Dampak negatif lain yang mengemuka adalah terancamnya independensi Bank Indonesia. Celios mengkritik keras pengorbanan kebijakan moneter demi ambisi fiskal pemerintah. Tugas utama BI seharusnya menjaga stabilitas moneter, bukan menanggung beban anggaran pemerintah.
Risiko ketiga, menurut Bhima, adalah menciptakan kecanduan bagi pemerintah untuk terus menerus meminjam dana dari Bank Indonesia. “Karena BI selalu jadi standby buyer,” tegas Bhima.
Gubernur BI Perry Warjiyo menjelaskan bahwa tujuan dari melanjutkan kebijakan burden sharing dengan Kementerian Keuangan adalah untuk mengurangi beban pembiayaan program-program ekonomi kerakyatan yang diusung Presiden Prabowo Subianto. Bank sentral baru-baru ini telah membeli SBN dari pasar sekunder senilai Rp 200 triliun, yang sebagian dialokasikan untuk mendanai program-program tersebut.
Perry menjelaskan, burden sharing dilakukan agar mengurangi beban pembiayaan dari program-program untuk ekonomi kerakyatan dalam program Asta Cita.
Dalam kesepakatan antara BI dan Kemenkeu, beban bunga SBN dibagi rata, masing-masing pihak menanggung setengah dari total beban. Sebagai contoh, untuk pendanaan perumahan rakyat, beban efektif yang ditanggung masing-masing pihak adalah sebesar 2,9 persen. Sementara untuk Koperasi Desa Merah Putih, bunga efektifnya adalah 2,15 persen.

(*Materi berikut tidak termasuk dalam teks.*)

--- src/exec_pkg.sv ---
package exec_pkg;

    localparam int XLEN = 64;
    localparam int WORD_W = 32;

    // Register index width fixed by the instruction format
    localparam int REG_IDX_W = 5;

    localparam int SHAMT_W = 6;
    localparam int WORD_SHAMT_W = 5;

    typedef enum logic [3:0] {
        ALU_ADD    = 4'd0,
        ALU_SUB    = 4'd1,
        ALU_SLL    = 4'd2,
        ALU_SLT    = 4'd3,
        ALU_SLTU   = 4'd4,
        ALU_XOR    = 4'd5,
        ALU_SRL    = 4'd6,
        ALU_SRA    = 4'd7,
        ALU_OR     = 4'd8,
        ALU_AND    = 4'd9,
        // Operand b straight through for LUI
        ALU_PASS_B = 4'd10
    } alu_op_e;

endpackage

--- src/reg_file.sv ---
`timescale 1ns/1ns

module reg_file #(
    parameter int REG_COUNT = 32
) (
    input  logic                           clk,
    input  logic                           arst_n,
    input  logic [exec_pkg::REG_IDX_W-1:0] rs1_idx,
    input  logic [exec_pkg::REG_IDX_W-1:0] rs2_idx,
    output logic [exec_pkg::XLEN-1:0]      rs1_data,
    output logic [exec_pkg::XLEN-1:0]      rs2_data,
    input  logic                           wr_en,
    input  logic [exec_pkg::REG_IDX_W-1:0] wr_idx,
    input  logic [exec_pkg::XLEN-1:0]      wr_data
);
    import exec_pkg::*;

    logic [XLEN-1:0] regs [REG_COUNT];

    always_ff @(posedge clk or negedge arst_n) begin
        if (!arst_n) begin
            for (int i = 0; i < REG_COUNT; i++) begin
                regs[i] <= '0;
            end
        end else if (wr_en && wr_idx != '0 && int'(wr_idx) < REG_COUNT) begin
            regs[wr_idx] <= wr_data;
        end
    end

    // x0 and out of range indices read as zero
    assign rs1_data = (rs1_idx != '0 && int'(rs1_idx) < REG_COUNT) ? regs[rs1_idx] : '0;
    assign rs2_data = (rs2_idx != '0 && int'(rs2_idx) < REG_COUNT) ? regs[rs2_idx] : '0;

endmodule

--- config.mk ---
export PLATFORM = sky130hd
export DESIGN_NAME = reg_file
export DESIGN_NICKNAME = d
export VERILOG_FILES = /design/src/exec_pkg.sv /design/src/reg_file.sv
export SDC_FILE = /design/constraint.sdc
export NUM_CORES = 2
export LEC_CHECK = 0
export ABC_AREA = 0
export BUFFER_PORTS_ARGS = -buffer_cell sky130_fd_sc_hd__buf_2
export CAP_MARGIN = 20
export CORE_UTILIZATION = 64
export CTS_CLUSTER_DIAMETER = 80
export DETAILED_ROUTE_END_ITERATION = 6
export PLACE_DENSITY = 0.81
export SYNTH_ARGS = -nofsm -noshare
export SYNTH_HDL_FRONTEND = slang
export SYNTH_SLANG_ARGS = --single-unit
--- constraint.sdc ---
create_clock -name clk -period 5.9 [get_ports clk]
set_clock_uncertainty 0.1 [all_clocks]
set_input_delay 1.77 -clock clk [delete_from_list [all_inputs] [get_ports clk]]
set_output_delay 1.77 -clock clk [all_outputs]
set_load 0.02 [all_outputs]
# Word-level counts from Yosys, hierarchy flattened
# Index checks and enable logic that the tools add are counted.
# word_totals
reg_bits	2048
elab_cells	55
# op_classes
bitwise	3
n_mux	11
reduce_logical	5
order_cmp	4
# op_table
cell	n
$bwmux 2048	1
$bmux 64 s5	2
$mux 64	7
$demux 64 s5	1
$ge 6x6->1 const B	3
$not 5->6	3
$reduce_bool 5->1	3
$lt 6x1->1 const B	1
$logic_and 1x1->1	2

# Logic depth before layout (Yosys ltp)
# logic_depth
depth_word	6
ltp_mapped	10
mapped_depth_nobuf	4

# Worst setup path after synthesis
# No wires, ideal clock.
# synth_timing
kind	input -> output
from	in rs1_idx[0] (netlist name)
to	out rs1_data[10] (netlist name)
path_buffers	6
slack_ns	0.385
arrival_time_ns	3.645
path_stages	9
cell_sequence	buf_2 -> buf_6 -> buf_6 -> buf_4 -> buf_2 -> buf_2 -> and2_1 -> a211oi_1 -> nor4_1
# synth_between
elab_chain_cells	5
word_cells_on_any_way	6
# synth_rtl
element	line	text
start, declared	reg_file.sv:8	input logic [exec_pkg::REG_IDX_W-1:0] rs1_idx,
$not 5->6 (implied by the code)	reg_file.sv:31	assign rs1_data = (rs1_idx != '0 && int'(rs1_idx) < REG_COUNT) ? regs[rs1_idx] : '0;
$bmux 64 s5	reg_file.sv:31	
$mux 64 (implied by the code) (2 in a row)	reg_file.sv:31	
$mux 64 (*)	reg_file.sv:31	
end, declared	reg_file.sv:10	output logic [exec_pkg::XLEN-1:0] rs1_data,
# Mark *: on every way between the ends. The rest lies on a longest branch, timed or not. The select of a mux whose other input is x is not followed.

# Worst setup path after layout
# layout_timing
from	in rs2_idx[0] (netlist name)
to	out rs2_data[46] (netlist name)
# layout_between
elab_chain_cells	5
word_cells_on_any_way	6
# layout_rtl
element	line	text
start, declared	reg_file.sv:9	input logic [exec_pkg::REG_IDX_W-1:0] rs2_idx,
$not 5->6 (implied by the code)	reg_file.sv:32	assign rs2_data = (rs2_idx != '0 && int'(rs2_idx) < REG_COUNT) ? regs[rs2_idx] : '0;
$bmux 64 s5	reg_file.sv:32	
$mux 64 (implied by the code) (2 in a row)	reg_file.sv:32	
$mux 64 (*)	reg_file.sv:32	
end, declared	reg_file.sv:11	output logic [exec_pkg::XLEN-1:0] rs2_data,
# Marked as above.
===== src/rv_isa_pkg.sv =====
package rv_isa_pkg;

    localparam int INST_W = 32;

    // Major opcodes in inst[6:0]
    typedef enum logic [6:0] {
        OP_LUI      = 7'b011_0111,
        OP_AUIPC    = 7'b001_0111,
        OP_JAL      = 7'b110_1111,
        OP_JALR     = 7'b110_0111,
        OP_BRANCH   = 7'b110_0011,
        OP_LOAD     = 7'b000_0011,
        OP_STORE    = 7'b010_0011,
        OP_OP_IMM   = 7'b001_0011,
        OP_OP       = 7'b011_0011,
        OP_IMM_32   = 7'b001_1011,
        OP_OP_32    = 7'b011_1011,
        OP_MISC_MEM = 7'b000_1111,
        OP_SYSTEM   = 7'b111_0011
    } opcode_e;

    // Arithmetic funct3 for OP, OP_IMM and the word classes
    typedef enum logic [2:0] {
        F3OP_ADD_SUB = 3'b000,
        F3OP_SLL     = 3'b001,
        F3OP_SLT     = 3'b010,
        F3OP_SLTU    = 3'b011,
        F3OP_XOR     = 3'b100,
        F3OP_SRX     = 3'b101,
        F3OP_OR      = 3'b110,
        F3OP_AND     = 3'b111
    } funct3_op_e;

    // Legal funct7 values; bit 5 selects sub and arithmetic shift
    localparam logic [6:0] F7_BASE = 7'b000_0000;
    localparam logic [6:0] F7_ALT  = 7'b010_0000;

    // Upper six bits of a 64-bit shift immediate
    localparam logic [5:0] F6_BASE = 6'b00_0000;
    localparam logic [5:0] F6_ALT  = 6'b01_0000;

endpackage


===== src/exec_pkg.sv =====
package exec_pkg;

    localparam int XLEN = 64;
    localparam int WORD_W = 32;

    // Register index width fixed by the instruction format
    localparam int REG_IDX_W = 5;

    localparam int SHAMT_W = 6;
    localparam int WORD_SHAMT_W = 5;

    typedef enum logic [3:0] {
        ALU_ADD    = 4'd0,
        ALU_SUB    = 4'd1,
        ALU_SLL    = 4'd2,
        ALU_SLT    = 4'd3,
        ALU_SLTU   = 4'd4,
        ALU_XOR    = 4'd5,
        ALU_SRL    = 4'd6,
        ALU_SRA    = 4'd7,
        ALU_OR     = 4'd8,
        ALU_AND    = 4'd9,
        // Operand b straight through for LUI
        ALU_PASS_B = 4'd10
    } alu_op_e;

endpackage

Perry Warjiyo memaparkan bahwa formula sederhana untuk menghitung burden sharing adalah dengan mengurangi bunga SBN 10 tahun dengan hasil penempatan pemerintah di perbankan, kemudian sisa bunga tersebut dibagi dua.
Sementara itu, Menteri Keuangan Purbaya Yudhi Sadewa menyatakan bahwa sebagai menteri yang baru menjabat, ia belum membahas secara detail mengenai skema burden sharing ini. Meskipun demikian, ia meyakini bahwa skema tersebut tidak akan menyebabkan inflasi. Menurutnya, inflasi hanya akan melonjak jika pertumbuhan ekonomi mengalami akselerasi yang signifikan. “Inflasi itu tumbuhnya cepat, kalau ekonomi tumbuh cepat,” ucapnya di Istana Negara, Selasa, 9 September 2025, seperti dikutip dari laman Youtube Sekretariat Presiden.
Pilihan Editor: Burden Sharing, Titah Jokowi yang Kini Mencekik Bank Indonesia
Ringkasan
Skema burden sharing antara BI dan Kemenkeu untuk mendanai program Asta Cita Prabowo dikritik karena berpotensi memicu inflasi dan menggerus kredibilitas BI. Direktur Celios, Bhima Yudhistira, menyoroti tiga dampak negatif utama: lonjakan inflasi, terancamnya independensi BI, dan ketergantungan pemerintah pada utang dari bank sentral.
BI melakukan burden sharing dengan membeli SBN dari pasar sekunder, sebagian bebannya ditanggung oleh BI, untuk membiayai program Perumahan Rakyat dan Koperasi Desa. Kritikus khawatir BI terpaksa mencetak uang untuk membeli SBN, memperburuk inflasi, dan menciptakan ketergantungan pemerintah pada pendanaan dari bank sentral.